◆ Goal of the exercise: Examine the records and identify each line that includes the string "cell". Copy those lines.

◆ Records for this task:
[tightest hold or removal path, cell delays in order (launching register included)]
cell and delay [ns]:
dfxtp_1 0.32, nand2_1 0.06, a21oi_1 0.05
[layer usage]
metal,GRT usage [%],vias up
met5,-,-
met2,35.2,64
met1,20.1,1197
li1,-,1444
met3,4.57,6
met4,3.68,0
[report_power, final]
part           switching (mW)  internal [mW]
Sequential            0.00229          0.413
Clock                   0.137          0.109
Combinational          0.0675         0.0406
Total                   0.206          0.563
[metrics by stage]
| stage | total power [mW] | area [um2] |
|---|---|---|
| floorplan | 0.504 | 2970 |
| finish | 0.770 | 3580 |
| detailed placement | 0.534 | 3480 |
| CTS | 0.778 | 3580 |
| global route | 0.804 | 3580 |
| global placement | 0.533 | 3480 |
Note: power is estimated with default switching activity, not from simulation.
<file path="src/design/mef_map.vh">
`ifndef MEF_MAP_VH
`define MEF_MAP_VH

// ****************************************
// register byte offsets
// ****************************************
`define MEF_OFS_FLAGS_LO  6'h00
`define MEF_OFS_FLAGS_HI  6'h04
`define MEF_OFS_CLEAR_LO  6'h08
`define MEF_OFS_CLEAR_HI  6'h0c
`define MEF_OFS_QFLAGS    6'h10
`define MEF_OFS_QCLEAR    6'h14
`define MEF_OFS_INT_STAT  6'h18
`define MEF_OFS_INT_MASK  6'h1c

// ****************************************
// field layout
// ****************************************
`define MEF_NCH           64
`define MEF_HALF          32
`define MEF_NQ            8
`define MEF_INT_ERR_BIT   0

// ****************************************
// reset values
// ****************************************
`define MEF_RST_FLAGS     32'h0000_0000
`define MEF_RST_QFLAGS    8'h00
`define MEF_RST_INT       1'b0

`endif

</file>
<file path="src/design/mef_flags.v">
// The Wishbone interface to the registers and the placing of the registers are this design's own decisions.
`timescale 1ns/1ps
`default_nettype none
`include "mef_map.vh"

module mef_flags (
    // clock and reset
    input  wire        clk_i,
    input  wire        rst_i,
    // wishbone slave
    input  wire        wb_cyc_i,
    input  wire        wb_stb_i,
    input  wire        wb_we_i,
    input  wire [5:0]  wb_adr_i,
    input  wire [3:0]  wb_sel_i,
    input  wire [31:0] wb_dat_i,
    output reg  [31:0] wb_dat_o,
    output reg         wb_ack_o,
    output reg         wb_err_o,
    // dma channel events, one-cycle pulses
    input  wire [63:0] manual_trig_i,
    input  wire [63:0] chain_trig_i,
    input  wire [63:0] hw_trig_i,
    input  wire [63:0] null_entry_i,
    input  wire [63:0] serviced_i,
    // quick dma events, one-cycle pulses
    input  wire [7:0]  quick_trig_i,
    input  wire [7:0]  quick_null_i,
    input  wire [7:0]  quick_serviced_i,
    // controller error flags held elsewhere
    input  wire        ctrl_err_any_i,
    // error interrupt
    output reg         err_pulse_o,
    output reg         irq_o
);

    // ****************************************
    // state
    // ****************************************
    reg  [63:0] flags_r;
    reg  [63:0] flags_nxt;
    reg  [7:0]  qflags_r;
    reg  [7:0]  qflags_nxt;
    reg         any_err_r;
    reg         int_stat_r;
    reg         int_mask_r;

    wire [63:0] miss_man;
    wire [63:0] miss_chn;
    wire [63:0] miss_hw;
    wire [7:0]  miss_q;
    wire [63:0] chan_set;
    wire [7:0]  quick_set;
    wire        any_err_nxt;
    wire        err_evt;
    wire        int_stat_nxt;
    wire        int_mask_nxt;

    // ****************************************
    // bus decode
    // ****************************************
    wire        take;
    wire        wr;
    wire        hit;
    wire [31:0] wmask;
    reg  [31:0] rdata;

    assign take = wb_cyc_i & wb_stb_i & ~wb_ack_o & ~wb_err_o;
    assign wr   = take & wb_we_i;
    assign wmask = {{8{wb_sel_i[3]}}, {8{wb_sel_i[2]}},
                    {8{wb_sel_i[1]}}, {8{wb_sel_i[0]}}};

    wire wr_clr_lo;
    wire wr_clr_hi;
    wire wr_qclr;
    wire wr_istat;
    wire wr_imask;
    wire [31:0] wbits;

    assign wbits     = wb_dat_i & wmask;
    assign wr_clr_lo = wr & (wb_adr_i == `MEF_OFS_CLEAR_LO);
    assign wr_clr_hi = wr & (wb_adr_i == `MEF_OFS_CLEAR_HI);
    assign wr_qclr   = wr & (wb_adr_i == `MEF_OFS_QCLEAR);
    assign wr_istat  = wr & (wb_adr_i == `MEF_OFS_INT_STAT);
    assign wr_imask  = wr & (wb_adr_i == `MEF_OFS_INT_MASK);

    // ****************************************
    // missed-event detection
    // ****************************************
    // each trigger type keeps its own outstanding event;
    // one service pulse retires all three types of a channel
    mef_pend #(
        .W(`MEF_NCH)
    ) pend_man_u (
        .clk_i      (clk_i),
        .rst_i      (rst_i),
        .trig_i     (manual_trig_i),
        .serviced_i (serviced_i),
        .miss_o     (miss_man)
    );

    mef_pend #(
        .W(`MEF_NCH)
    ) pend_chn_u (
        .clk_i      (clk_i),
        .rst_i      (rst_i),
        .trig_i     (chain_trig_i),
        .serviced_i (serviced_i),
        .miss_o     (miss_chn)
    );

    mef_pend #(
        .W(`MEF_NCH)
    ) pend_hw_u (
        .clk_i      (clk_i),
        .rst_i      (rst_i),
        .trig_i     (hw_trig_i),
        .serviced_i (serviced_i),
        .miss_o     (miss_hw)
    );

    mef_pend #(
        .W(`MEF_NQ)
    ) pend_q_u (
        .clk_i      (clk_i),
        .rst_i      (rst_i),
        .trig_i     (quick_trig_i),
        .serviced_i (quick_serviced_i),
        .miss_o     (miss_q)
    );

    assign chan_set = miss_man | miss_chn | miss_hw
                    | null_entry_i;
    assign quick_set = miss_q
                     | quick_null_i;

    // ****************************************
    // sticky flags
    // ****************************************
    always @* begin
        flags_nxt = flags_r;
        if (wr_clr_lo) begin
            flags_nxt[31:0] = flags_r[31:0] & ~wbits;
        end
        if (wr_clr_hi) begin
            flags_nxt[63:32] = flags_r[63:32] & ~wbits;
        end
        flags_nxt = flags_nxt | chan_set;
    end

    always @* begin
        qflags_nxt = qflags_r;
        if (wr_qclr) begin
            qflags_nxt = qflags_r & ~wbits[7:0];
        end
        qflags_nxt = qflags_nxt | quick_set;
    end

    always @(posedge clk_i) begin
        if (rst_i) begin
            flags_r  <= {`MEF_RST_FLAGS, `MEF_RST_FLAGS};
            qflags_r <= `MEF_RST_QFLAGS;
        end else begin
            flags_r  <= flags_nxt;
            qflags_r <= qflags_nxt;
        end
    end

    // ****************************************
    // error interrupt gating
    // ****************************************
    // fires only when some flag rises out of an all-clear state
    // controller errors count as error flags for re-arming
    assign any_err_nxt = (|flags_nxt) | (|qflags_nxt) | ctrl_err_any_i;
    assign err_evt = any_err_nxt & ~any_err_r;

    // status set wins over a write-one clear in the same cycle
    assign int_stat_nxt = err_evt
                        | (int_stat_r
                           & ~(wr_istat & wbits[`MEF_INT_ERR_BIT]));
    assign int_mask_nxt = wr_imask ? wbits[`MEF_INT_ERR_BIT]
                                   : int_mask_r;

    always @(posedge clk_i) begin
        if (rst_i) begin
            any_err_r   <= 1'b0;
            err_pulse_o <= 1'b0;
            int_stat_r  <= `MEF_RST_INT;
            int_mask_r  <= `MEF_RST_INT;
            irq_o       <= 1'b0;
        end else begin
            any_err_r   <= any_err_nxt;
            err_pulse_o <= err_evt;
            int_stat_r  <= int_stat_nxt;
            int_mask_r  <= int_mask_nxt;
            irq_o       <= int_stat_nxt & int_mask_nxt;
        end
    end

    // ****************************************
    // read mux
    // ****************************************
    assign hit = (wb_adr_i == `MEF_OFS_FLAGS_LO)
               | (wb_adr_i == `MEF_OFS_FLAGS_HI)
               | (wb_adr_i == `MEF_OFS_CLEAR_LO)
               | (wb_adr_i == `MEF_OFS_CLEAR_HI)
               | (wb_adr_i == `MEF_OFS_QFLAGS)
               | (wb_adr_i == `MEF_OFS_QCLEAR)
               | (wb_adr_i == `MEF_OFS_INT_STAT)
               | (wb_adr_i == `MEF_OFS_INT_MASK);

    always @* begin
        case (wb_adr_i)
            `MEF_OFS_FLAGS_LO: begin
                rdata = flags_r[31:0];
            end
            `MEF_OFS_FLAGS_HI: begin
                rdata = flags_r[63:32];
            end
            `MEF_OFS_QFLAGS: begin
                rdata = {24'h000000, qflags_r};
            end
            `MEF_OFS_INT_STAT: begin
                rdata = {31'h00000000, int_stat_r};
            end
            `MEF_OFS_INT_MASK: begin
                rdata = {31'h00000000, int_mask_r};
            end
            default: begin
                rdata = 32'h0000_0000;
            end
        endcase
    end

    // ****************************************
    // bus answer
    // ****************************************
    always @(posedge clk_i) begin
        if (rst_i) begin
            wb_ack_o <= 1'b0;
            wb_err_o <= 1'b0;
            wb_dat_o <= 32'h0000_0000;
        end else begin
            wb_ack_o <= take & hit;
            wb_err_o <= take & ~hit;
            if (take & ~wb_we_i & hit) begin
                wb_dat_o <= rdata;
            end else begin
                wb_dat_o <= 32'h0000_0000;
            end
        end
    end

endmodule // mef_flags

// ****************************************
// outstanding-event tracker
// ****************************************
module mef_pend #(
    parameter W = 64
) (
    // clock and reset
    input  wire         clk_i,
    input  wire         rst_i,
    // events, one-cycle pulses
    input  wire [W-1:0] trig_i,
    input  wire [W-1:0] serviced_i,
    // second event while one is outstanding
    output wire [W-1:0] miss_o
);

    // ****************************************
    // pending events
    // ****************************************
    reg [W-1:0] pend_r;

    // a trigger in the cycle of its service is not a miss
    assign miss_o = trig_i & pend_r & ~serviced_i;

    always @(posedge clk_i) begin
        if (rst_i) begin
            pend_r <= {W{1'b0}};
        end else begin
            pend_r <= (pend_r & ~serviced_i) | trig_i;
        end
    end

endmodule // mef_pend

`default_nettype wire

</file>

◆ Final answer:
[tightest hold or removal path, cell delays in order (launching register included)]
cell and delay [ns]:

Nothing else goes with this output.